● TASK DESCRIPTION
Once a line is found to contain "runs", copy it out of the listing.
※ ※ ※
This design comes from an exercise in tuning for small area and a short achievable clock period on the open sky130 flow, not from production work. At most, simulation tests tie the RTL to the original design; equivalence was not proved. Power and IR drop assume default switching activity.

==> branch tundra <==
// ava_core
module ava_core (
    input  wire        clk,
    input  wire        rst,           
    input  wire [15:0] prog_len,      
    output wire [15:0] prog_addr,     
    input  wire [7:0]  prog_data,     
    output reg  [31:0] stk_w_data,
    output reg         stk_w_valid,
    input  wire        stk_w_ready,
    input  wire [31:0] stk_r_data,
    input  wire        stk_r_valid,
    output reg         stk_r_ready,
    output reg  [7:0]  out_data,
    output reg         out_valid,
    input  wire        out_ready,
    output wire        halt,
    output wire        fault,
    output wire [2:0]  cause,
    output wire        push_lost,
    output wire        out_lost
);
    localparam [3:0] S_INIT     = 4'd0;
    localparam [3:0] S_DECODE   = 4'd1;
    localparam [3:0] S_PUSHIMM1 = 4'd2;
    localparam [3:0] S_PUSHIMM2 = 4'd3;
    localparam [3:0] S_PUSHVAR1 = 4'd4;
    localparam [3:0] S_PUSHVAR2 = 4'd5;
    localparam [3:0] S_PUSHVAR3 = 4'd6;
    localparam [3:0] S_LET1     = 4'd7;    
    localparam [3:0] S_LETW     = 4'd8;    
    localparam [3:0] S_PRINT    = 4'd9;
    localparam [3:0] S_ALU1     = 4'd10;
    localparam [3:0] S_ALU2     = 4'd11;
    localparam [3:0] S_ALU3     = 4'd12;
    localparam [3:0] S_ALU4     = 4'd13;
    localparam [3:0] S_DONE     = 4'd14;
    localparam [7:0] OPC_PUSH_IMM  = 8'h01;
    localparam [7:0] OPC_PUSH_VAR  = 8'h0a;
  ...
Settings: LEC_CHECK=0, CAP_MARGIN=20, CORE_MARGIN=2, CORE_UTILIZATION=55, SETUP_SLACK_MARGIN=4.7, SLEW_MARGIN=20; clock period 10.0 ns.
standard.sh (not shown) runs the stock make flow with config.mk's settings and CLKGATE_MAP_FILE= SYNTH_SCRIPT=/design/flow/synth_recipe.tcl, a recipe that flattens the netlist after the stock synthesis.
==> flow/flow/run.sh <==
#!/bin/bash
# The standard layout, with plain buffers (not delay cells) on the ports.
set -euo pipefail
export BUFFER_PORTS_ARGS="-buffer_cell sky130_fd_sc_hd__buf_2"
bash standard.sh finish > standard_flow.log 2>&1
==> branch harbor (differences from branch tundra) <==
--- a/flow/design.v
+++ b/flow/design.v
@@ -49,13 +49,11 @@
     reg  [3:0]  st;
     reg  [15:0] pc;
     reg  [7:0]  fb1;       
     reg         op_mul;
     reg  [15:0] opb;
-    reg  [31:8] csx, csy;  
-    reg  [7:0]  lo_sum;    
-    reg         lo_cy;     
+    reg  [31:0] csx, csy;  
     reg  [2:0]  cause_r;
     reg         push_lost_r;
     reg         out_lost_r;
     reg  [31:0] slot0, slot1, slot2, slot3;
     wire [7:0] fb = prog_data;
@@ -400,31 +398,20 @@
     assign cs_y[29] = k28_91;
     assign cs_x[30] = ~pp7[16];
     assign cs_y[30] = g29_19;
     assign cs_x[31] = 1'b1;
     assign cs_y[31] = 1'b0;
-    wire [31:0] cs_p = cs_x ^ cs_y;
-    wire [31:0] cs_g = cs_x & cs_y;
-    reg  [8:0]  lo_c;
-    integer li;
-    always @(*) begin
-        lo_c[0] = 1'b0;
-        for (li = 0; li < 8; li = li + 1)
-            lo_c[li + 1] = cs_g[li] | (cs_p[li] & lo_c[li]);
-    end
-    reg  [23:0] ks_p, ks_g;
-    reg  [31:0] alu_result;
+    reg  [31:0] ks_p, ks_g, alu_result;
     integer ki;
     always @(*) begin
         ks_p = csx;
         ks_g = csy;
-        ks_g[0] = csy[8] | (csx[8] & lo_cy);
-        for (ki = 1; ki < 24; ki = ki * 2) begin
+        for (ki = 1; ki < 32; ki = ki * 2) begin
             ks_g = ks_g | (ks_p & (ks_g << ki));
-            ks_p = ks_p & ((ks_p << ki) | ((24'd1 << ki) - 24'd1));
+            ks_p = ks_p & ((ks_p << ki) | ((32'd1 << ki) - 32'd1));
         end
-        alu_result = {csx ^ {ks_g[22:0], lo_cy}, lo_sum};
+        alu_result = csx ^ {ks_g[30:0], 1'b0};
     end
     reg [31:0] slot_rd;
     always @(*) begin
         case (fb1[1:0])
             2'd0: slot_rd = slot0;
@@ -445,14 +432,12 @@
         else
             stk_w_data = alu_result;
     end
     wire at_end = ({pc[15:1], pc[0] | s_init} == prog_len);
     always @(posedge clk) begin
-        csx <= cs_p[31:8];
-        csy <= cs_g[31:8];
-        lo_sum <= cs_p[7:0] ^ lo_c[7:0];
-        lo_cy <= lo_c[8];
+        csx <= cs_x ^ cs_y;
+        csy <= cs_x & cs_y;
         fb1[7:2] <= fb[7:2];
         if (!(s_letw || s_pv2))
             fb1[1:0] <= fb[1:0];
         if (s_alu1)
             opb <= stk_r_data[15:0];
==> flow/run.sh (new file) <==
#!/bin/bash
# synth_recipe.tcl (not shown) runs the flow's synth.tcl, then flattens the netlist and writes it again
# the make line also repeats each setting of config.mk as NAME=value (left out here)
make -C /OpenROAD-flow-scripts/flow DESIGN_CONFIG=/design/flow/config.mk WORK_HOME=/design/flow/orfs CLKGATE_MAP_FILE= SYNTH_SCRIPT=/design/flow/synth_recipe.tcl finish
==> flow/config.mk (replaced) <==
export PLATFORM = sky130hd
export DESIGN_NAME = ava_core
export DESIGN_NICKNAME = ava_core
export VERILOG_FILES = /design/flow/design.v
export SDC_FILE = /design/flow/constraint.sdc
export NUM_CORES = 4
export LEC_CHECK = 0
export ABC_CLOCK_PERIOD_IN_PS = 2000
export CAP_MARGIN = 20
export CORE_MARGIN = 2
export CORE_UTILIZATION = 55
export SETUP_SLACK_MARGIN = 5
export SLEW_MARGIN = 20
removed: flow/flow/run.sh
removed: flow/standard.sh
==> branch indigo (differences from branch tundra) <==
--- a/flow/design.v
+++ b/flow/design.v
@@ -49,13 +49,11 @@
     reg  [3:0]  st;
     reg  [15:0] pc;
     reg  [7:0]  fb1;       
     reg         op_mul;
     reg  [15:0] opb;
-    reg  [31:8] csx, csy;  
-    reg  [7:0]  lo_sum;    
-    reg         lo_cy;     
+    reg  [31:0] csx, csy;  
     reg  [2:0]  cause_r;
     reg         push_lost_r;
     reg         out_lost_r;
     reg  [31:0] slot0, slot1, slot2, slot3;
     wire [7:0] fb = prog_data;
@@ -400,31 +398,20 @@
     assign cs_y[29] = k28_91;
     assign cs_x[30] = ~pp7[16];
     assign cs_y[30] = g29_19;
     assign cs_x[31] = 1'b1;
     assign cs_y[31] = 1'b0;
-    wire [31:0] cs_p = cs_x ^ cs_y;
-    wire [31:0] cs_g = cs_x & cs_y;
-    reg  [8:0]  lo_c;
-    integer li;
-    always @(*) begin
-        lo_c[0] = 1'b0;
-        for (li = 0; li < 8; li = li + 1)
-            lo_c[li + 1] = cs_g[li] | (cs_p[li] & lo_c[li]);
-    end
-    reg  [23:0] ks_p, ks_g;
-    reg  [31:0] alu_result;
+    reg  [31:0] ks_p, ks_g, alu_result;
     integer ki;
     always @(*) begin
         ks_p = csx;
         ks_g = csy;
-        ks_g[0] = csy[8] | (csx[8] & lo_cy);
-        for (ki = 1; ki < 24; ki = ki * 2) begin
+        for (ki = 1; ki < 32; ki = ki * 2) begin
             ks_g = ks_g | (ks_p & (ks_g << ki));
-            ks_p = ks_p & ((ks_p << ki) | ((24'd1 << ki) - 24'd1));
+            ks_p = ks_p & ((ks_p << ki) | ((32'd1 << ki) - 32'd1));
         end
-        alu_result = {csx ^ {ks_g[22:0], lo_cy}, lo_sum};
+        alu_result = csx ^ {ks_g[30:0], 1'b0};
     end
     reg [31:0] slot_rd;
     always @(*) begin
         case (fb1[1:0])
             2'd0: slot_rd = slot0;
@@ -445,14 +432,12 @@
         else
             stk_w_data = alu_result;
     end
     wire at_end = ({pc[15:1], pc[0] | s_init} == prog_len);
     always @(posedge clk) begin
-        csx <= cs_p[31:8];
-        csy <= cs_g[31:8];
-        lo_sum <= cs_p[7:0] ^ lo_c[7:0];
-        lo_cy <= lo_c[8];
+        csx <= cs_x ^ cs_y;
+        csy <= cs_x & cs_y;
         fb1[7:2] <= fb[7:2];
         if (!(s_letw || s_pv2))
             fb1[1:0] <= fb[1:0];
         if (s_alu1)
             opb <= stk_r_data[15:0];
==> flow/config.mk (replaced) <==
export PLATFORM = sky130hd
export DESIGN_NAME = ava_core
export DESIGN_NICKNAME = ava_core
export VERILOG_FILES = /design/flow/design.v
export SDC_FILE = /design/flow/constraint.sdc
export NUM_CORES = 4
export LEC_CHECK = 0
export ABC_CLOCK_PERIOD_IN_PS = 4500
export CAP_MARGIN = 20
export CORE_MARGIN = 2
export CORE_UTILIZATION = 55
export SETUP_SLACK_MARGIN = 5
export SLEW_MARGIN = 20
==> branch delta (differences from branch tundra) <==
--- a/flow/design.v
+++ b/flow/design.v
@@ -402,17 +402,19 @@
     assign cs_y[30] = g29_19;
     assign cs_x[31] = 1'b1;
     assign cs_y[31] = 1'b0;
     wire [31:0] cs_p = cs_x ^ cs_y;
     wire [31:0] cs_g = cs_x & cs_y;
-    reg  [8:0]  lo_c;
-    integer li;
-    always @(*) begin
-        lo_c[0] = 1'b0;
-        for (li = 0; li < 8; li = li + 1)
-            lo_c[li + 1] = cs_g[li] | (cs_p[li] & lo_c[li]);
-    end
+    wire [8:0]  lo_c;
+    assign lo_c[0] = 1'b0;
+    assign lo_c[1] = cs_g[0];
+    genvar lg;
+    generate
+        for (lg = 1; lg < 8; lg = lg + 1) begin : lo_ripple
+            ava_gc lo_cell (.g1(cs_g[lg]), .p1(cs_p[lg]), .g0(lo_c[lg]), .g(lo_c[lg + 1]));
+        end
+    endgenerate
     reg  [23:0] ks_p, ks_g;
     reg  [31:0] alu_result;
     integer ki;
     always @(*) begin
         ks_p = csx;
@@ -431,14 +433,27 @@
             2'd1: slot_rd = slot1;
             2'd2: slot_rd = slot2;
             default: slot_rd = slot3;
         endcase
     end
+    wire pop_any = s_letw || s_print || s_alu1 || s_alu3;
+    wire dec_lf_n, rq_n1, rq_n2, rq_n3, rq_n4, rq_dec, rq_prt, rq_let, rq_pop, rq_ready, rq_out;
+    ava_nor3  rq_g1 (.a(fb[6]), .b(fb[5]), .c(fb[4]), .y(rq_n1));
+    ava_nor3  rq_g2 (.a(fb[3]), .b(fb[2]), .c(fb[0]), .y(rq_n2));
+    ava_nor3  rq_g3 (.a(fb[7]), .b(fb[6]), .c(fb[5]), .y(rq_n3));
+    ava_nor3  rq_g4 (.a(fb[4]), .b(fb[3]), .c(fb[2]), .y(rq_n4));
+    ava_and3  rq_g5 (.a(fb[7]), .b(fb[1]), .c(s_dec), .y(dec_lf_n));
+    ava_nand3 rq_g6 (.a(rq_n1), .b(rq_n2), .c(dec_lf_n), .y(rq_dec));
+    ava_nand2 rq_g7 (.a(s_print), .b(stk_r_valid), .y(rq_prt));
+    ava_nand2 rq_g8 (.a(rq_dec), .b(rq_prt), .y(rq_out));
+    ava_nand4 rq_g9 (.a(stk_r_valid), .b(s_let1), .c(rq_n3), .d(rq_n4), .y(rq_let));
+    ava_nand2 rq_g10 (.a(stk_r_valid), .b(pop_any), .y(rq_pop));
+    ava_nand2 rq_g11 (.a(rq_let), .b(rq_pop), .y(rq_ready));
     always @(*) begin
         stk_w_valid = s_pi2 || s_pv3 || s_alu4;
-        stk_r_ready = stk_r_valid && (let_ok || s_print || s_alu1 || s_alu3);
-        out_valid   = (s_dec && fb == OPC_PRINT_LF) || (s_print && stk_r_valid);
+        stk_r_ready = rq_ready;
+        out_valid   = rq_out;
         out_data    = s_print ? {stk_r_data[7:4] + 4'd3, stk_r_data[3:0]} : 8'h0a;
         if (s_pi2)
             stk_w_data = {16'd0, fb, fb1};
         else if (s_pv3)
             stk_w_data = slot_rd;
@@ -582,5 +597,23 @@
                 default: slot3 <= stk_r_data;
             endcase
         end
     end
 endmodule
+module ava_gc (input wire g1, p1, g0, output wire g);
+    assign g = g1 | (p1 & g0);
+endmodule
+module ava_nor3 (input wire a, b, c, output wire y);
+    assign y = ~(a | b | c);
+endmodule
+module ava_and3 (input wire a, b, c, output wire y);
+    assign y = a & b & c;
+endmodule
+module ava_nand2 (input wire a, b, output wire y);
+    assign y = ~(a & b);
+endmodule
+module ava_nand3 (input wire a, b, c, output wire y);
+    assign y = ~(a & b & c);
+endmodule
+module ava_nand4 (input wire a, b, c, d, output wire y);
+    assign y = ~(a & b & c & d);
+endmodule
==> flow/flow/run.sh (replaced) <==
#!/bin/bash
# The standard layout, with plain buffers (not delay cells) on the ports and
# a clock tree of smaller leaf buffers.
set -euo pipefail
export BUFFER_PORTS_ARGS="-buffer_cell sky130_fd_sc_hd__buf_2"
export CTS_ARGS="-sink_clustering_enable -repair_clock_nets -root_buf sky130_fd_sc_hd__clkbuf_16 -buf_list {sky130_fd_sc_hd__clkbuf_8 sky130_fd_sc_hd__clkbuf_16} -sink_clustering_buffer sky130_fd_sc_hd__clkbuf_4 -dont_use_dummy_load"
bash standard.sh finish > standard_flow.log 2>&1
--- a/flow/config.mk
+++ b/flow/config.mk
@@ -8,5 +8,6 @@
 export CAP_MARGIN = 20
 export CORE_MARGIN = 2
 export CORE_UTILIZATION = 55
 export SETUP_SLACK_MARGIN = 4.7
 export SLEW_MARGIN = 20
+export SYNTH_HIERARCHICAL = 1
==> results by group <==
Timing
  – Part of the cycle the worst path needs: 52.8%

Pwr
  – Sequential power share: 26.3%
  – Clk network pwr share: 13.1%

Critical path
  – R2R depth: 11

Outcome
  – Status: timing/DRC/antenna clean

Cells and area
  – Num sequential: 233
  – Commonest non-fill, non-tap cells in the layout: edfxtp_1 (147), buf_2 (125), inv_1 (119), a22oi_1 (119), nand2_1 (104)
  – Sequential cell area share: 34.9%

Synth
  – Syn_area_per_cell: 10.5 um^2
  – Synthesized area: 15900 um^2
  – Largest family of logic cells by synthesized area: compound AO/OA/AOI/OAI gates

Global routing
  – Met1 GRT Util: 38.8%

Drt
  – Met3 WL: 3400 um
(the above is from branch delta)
※ ※ ※
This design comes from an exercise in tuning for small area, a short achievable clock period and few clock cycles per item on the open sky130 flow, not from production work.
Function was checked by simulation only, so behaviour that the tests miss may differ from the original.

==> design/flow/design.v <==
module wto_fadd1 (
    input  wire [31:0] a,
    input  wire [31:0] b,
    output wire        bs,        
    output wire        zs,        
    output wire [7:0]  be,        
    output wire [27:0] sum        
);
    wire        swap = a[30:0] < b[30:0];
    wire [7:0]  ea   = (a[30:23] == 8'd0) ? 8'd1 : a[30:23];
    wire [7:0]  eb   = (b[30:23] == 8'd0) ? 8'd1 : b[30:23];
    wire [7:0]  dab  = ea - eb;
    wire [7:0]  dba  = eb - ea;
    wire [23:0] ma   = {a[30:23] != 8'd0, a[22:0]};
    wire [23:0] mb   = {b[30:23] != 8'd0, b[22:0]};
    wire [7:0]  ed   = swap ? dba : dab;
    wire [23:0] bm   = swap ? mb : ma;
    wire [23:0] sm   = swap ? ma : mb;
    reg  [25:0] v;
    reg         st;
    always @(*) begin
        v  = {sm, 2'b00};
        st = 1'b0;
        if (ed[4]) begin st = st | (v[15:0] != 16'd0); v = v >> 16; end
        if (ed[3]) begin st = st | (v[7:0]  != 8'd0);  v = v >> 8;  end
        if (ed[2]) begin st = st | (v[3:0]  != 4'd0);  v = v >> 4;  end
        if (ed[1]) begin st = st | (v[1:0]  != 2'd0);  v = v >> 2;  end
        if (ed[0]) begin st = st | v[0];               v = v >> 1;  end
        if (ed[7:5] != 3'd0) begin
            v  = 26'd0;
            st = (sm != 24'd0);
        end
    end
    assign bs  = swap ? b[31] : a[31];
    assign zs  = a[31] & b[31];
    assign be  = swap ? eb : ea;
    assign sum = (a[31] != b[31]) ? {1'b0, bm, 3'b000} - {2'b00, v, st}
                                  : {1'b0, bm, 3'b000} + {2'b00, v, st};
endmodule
※ ※ ※
● ANSWER TO THE EXERCISE
standard.sh (not shown) runs the stock make flow with config.mk's settings and CLKGATE_MAP_FILE= SYNTH_SCRIPT=/design/flow/synth_recipe.tcl, a recipe that flattens the netlist after the stock synthesis.
# synth_recipe.tcl (not shown) runs the flow's synth.tcl, then flattens the netlist and writes it again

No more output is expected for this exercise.